Begin at the line below that has "CORE_MARGIN = 10" and stop after the line that has "run 2 against". Please restate only those lines, word for word.

*** Begin section ***

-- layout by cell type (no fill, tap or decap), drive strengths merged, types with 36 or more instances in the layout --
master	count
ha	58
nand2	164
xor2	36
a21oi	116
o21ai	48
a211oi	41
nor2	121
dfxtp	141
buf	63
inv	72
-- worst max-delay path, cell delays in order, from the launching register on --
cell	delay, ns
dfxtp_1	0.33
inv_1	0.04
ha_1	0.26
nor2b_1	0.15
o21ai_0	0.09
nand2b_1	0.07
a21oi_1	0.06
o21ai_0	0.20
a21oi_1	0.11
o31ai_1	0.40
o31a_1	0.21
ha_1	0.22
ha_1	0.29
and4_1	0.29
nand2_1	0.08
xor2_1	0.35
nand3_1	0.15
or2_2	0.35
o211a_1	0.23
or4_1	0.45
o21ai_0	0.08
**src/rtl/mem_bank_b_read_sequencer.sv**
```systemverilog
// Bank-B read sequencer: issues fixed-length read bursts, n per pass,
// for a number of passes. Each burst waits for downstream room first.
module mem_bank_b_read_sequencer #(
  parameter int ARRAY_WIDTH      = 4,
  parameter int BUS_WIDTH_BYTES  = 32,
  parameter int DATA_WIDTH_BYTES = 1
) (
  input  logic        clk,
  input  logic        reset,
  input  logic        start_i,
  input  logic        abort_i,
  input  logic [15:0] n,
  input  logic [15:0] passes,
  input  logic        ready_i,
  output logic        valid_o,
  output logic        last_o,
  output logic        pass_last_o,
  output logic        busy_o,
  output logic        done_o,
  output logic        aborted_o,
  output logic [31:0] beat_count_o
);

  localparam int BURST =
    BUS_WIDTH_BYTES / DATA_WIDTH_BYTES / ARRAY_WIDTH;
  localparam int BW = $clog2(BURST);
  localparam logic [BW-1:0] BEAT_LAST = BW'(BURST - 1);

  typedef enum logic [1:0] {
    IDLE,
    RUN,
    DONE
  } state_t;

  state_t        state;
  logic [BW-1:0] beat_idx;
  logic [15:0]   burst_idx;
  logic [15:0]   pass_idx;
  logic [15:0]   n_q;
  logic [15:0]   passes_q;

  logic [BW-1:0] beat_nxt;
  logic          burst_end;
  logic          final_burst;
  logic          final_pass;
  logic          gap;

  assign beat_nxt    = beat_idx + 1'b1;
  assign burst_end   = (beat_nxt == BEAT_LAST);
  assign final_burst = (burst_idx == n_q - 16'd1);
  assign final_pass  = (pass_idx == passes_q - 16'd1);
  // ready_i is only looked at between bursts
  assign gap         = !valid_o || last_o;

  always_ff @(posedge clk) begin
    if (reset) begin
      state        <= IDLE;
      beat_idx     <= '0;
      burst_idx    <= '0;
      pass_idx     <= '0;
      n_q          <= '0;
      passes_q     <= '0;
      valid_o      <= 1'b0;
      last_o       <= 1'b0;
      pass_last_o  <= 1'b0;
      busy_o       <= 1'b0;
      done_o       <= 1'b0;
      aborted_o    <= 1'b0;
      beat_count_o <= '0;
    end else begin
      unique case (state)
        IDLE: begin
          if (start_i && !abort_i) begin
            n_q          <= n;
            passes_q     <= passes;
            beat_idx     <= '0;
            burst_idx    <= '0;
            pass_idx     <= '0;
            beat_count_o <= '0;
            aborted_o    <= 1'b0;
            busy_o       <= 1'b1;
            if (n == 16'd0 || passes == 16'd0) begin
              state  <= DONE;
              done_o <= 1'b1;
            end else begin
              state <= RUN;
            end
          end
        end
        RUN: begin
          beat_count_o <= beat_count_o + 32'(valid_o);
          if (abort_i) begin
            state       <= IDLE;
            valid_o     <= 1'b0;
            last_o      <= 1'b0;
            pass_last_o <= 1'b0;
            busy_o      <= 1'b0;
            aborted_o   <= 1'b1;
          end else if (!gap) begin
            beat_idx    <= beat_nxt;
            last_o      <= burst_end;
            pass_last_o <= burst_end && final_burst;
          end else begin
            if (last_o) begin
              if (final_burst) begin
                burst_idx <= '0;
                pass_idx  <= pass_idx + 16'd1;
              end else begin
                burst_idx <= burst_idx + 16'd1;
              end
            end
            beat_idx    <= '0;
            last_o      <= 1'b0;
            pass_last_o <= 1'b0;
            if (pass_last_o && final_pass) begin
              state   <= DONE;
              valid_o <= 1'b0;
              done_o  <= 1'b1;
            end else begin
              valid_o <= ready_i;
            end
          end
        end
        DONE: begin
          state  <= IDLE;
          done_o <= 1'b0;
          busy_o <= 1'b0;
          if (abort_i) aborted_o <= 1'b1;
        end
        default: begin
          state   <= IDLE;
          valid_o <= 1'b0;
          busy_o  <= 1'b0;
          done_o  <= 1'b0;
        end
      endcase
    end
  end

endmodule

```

*** End section ***
*** Begin section ***

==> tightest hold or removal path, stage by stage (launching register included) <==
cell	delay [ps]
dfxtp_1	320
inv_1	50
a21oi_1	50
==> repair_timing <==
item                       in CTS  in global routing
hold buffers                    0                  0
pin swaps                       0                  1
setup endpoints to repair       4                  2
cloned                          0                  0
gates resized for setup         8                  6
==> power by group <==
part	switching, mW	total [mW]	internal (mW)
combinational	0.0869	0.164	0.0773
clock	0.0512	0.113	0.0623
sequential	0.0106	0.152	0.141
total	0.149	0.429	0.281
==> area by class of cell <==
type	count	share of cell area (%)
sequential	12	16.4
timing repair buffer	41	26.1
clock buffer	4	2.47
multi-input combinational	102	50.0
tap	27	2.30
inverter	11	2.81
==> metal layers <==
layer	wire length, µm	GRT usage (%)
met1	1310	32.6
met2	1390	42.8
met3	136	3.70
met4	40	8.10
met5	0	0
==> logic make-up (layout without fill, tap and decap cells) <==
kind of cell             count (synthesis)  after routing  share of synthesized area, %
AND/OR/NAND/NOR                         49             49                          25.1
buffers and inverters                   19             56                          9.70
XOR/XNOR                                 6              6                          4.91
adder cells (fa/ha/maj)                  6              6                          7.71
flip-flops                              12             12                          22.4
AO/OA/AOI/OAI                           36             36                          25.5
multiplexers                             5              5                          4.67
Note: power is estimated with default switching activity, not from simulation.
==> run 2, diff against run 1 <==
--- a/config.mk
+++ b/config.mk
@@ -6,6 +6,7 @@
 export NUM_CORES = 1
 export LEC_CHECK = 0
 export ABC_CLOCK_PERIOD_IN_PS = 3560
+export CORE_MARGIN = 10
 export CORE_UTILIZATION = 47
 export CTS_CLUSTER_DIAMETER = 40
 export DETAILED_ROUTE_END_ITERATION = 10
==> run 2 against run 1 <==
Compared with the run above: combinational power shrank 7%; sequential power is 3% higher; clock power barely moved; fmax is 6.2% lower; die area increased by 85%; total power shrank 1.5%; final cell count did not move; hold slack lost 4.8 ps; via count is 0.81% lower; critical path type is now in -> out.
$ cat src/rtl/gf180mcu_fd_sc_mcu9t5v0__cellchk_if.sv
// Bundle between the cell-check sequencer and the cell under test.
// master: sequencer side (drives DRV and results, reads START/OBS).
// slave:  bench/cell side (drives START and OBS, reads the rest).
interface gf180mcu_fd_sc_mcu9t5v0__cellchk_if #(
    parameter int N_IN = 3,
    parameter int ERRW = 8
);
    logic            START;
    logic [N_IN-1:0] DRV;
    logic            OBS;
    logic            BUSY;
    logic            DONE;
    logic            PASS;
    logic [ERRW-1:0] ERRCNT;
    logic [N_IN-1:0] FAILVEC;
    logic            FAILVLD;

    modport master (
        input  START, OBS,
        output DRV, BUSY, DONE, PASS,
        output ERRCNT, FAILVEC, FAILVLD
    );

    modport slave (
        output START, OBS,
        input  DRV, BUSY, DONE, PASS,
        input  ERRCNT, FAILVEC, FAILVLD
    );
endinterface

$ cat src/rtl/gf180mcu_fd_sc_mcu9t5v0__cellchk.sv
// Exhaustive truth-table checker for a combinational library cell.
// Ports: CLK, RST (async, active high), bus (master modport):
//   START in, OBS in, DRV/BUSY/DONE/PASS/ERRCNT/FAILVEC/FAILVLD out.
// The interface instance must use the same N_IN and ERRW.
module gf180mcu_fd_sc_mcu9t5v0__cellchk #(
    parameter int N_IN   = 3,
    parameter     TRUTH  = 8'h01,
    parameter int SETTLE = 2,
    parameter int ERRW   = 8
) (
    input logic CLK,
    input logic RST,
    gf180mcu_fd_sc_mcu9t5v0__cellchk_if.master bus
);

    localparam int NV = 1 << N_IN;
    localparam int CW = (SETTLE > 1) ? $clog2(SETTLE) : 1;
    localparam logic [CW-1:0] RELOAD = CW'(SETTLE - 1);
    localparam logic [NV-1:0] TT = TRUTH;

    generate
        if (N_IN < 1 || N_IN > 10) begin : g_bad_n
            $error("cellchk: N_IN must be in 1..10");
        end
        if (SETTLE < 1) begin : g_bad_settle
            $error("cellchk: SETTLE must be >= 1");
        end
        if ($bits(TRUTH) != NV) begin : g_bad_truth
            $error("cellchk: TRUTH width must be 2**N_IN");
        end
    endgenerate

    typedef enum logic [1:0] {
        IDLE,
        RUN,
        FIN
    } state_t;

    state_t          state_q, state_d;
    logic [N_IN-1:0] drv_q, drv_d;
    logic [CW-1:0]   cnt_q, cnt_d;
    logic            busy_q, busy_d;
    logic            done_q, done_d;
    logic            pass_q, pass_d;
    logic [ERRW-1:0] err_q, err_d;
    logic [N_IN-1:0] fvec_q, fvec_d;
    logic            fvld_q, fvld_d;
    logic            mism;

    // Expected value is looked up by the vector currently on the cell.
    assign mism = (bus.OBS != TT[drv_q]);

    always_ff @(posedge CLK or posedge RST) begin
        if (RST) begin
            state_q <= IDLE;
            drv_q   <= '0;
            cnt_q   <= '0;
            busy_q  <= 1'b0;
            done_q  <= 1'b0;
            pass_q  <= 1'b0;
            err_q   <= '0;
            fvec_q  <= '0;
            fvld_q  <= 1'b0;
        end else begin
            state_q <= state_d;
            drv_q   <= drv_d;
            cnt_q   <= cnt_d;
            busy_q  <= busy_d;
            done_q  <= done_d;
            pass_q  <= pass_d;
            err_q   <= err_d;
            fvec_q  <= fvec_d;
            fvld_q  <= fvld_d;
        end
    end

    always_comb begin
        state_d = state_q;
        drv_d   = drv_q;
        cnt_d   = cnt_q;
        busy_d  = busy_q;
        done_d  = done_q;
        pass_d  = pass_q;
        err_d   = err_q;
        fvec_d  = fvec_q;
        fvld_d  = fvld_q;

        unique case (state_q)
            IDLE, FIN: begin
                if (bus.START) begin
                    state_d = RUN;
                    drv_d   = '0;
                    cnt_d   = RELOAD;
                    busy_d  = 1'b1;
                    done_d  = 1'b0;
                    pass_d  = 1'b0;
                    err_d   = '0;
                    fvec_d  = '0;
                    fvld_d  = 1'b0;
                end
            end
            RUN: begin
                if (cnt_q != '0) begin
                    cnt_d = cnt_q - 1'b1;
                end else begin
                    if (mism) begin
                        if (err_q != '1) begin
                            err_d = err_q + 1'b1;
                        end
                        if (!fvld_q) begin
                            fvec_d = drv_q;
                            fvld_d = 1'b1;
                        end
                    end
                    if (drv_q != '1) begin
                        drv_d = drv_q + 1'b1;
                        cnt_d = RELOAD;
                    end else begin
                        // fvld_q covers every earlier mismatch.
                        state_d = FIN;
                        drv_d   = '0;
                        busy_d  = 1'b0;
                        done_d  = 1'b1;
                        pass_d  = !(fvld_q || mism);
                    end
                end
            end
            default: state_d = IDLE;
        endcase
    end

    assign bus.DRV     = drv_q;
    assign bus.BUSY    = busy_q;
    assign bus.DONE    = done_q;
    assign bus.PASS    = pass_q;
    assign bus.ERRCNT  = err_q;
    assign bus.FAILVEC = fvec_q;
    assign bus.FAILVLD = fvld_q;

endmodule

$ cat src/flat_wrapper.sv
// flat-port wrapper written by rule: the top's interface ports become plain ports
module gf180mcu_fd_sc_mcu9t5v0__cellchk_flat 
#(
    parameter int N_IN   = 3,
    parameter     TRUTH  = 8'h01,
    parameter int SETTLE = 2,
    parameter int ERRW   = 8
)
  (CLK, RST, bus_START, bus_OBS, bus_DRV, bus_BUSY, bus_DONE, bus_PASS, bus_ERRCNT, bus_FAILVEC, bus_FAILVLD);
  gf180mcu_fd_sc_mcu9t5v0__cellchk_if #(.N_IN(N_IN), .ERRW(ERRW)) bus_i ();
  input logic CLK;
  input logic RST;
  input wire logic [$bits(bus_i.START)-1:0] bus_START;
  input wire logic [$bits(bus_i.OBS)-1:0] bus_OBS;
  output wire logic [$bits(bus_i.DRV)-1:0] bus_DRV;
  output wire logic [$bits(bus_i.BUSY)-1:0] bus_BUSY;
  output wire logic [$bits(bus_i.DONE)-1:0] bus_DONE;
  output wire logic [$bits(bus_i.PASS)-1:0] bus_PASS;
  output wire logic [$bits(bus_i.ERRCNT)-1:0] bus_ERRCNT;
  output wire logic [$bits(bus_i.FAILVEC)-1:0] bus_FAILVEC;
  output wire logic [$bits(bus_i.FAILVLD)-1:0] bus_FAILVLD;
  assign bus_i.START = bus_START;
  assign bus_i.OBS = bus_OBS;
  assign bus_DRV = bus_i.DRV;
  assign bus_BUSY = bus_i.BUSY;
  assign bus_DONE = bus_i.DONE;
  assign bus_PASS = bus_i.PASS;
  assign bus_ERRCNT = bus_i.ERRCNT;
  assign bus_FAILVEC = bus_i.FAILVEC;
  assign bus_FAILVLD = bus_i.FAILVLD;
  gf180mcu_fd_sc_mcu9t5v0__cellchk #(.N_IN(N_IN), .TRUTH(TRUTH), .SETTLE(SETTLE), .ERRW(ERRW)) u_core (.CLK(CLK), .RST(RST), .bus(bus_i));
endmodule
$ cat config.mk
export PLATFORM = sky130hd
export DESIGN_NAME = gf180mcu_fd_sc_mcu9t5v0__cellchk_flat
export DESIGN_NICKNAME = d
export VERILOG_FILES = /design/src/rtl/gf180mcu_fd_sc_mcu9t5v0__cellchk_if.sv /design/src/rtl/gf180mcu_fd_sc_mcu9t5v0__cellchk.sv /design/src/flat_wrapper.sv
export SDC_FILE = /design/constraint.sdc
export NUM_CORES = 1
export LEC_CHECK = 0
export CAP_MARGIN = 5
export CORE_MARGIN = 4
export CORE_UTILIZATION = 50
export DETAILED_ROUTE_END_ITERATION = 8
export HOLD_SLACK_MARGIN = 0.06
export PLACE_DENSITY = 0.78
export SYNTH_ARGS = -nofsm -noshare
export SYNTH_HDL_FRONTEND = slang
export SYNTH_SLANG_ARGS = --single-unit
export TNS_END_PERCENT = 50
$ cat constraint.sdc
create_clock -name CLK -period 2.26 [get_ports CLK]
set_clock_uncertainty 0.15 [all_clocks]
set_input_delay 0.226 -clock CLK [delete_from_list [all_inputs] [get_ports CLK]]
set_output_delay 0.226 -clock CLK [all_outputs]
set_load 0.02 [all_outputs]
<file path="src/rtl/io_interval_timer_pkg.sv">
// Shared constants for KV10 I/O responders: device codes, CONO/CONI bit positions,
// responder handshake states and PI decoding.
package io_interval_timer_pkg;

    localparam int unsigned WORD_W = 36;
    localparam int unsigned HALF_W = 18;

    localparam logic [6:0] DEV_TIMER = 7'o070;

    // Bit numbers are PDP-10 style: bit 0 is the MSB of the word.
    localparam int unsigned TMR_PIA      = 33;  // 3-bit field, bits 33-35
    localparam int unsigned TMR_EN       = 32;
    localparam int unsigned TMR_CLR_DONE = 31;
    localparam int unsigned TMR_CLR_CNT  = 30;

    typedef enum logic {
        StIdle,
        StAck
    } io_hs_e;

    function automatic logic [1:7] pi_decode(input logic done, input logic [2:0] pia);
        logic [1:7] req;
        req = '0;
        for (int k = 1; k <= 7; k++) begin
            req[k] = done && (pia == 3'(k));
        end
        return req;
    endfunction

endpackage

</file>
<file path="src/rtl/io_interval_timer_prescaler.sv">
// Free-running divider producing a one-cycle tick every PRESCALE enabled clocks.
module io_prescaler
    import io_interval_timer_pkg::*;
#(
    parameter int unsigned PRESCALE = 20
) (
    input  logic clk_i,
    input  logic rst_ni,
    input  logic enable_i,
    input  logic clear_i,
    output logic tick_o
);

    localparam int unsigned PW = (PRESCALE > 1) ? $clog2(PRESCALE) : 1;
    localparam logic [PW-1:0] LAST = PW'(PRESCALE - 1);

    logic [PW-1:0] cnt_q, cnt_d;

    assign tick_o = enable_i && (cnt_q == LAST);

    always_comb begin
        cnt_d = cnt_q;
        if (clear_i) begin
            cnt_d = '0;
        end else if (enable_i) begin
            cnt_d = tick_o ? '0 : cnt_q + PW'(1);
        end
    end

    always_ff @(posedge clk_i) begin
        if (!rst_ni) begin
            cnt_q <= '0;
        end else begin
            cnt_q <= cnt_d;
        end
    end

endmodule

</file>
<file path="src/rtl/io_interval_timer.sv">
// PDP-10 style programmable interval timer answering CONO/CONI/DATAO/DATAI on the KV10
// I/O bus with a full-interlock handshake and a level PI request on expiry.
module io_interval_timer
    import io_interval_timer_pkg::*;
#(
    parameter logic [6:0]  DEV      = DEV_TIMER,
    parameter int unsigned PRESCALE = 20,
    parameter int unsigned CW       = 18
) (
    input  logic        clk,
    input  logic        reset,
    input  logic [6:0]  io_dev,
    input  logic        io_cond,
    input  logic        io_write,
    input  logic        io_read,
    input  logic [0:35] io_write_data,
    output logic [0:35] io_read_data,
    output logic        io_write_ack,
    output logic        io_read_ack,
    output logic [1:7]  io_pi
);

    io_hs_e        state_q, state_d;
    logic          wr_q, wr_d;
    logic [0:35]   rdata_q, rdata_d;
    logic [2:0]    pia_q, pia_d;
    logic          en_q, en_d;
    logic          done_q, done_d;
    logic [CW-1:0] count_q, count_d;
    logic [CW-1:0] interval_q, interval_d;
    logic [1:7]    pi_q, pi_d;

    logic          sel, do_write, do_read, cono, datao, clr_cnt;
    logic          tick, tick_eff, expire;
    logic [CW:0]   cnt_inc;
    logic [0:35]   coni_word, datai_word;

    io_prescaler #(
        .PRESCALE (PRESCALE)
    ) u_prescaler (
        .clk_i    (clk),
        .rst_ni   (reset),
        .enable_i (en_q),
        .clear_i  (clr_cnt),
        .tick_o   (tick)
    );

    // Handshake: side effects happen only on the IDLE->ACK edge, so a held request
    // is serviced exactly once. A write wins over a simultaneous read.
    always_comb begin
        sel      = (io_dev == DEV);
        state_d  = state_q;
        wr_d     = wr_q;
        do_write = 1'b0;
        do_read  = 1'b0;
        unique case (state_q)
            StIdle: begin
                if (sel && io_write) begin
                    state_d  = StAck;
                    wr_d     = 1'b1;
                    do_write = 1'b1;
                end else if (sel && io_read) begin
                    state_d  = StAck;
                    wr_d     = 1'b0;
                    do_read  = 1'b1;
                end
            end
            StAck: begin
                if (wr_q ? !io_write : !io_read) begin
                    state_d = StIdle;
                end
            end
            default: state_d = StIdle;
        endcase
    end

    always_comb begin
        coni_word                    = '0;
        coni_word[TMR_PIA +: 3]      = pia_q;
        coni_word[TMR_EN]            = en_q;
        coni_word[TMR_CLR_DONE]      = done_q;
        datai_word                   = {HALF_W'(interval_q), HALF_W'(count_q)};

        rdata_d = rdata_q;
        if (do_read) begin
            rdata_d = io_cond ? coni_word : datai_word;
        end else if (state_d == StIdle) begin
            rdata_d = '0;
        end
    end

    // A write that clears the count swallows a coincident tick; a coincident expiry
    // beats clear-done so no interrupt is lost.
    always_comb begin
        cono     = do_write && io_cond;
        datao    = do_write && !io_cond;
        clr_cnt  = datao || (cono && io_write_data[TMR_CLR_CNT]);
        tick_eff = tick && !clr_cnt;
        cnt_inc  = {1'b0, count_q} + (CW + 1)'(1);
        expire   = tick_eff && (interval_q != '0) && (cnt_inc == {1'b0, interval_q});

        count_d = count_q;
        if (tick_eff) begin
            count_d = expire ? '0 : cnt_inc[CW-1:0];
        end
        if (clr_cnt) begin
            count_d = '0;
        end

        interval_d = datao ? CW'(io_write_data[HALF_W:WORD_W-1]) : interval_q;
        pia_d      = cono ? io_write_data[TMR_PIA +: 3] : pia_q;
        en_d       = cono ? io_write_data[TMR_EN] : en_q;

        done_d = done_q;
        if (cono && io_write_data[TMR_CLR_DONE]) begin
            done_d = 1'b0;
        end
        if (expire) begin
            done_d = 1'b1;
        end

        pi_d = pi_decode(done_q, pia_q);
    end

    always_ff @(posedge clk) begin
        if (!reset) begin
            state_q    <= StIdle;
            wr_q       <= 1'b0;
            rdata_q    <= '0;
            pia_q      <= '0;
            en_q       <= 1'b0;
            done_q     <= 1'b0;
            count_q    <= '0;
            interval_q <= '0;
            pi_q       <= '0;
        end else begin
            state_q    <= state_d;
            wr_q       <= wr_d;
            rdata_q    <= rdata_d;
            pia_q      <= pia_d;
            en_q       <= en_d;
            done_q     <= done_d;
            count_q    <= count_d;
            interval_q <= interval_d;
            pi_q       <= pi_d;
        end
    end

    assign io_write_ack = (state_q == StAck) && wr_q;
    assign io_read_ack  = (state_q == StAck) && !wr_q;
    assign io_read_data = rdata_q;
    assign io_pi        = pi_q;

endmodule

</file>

*** End section ***

Task output
+export CORE_MARGIN = 10
 export CORE_UTILIZATION = 47
 export CTS_CLUSTER_DIAMETER = 40
 export DETAILED_ROUTE_END_ITERATION = 10
==> run 2 against run 1 <==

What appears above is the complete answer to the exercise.